**Action item:**
Write down exactly the lines of the records below, beginning with the first and ending with the line that includes "export SYNTH_ARGS = -nofsm -noshare".

Extracted records
-=-=-

--- config.mk ---
export PLATFORM = sky130hd
export DESIGN_NAME = muldiv_sequencer
export DESIGN_NICKNAME = d
export VERILOG_FILES = /design/src/rtl/muldiv_sequencer.sv
export SDC_FILE = /design/constraint.sdc
export NUM_CORES = 2
export LEC_CHECK = 0
export CAP_MARGIN = 20
export CORE_ASPECT_RATIO = 0.9
export CORE_MARGIN = 3
export CORE_UTILIZATION = 41
export CTS_CLUSTER_SIZE = 28
export DETAILED_ROUTE_END_ITERATION = 7
export GPL_ROUTABILITY_DRIVEN = 1
export GPL_TIMING_DRIVEN = 0
export SLEW_MARGIN = 5
export SYNTH_ARGS = -nofsm -noshare
export SYNTH_HDL_FRONTEND = slang
export SYNTH_SLANG_ARGS = --single-unit
--- constraint.sdc ---
create_clock -name CLK -period 25.9 [get_ports CLK]
set_input_delay 5.18 -clock CLK [delete_from_list [all_inputs] [get_ports CLK]]
set_output_delay 5.18 -clock CLK [all_outputs]
set_load 0.01 [all_outputs]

-=-=-

**Your response:**
--- config.mk ---
export PLATFORM = sky130hd
export DESIGN_NAME = muldiv_sequencer
export DESIGN_NICKNAME = d
export VERILOG_FILES = /design/src/rtl/muldiv_sequencer.sv
export SDC_FILE = /design/constraint.sdc
export NUM_CORES = 2
export LEC_CHECK = 0
export CAP_MARGIN = 20
export CORE_ASPECT_RATIO = 0.9
export CORE_MARGIN = 3
export CORE_UTILIZATION = 41
export CTS_CLUSTER_SIZE = 28
export DETAILED_ROUTE_END_ITERATION = 7
export GPL_ROUTABILITY_DRIVEN = 1
export GPL_TIMING_DRIVEN = 0
export SLEW_MARGIN = 5
export SYNTH_ARGS = -nofsm -noshare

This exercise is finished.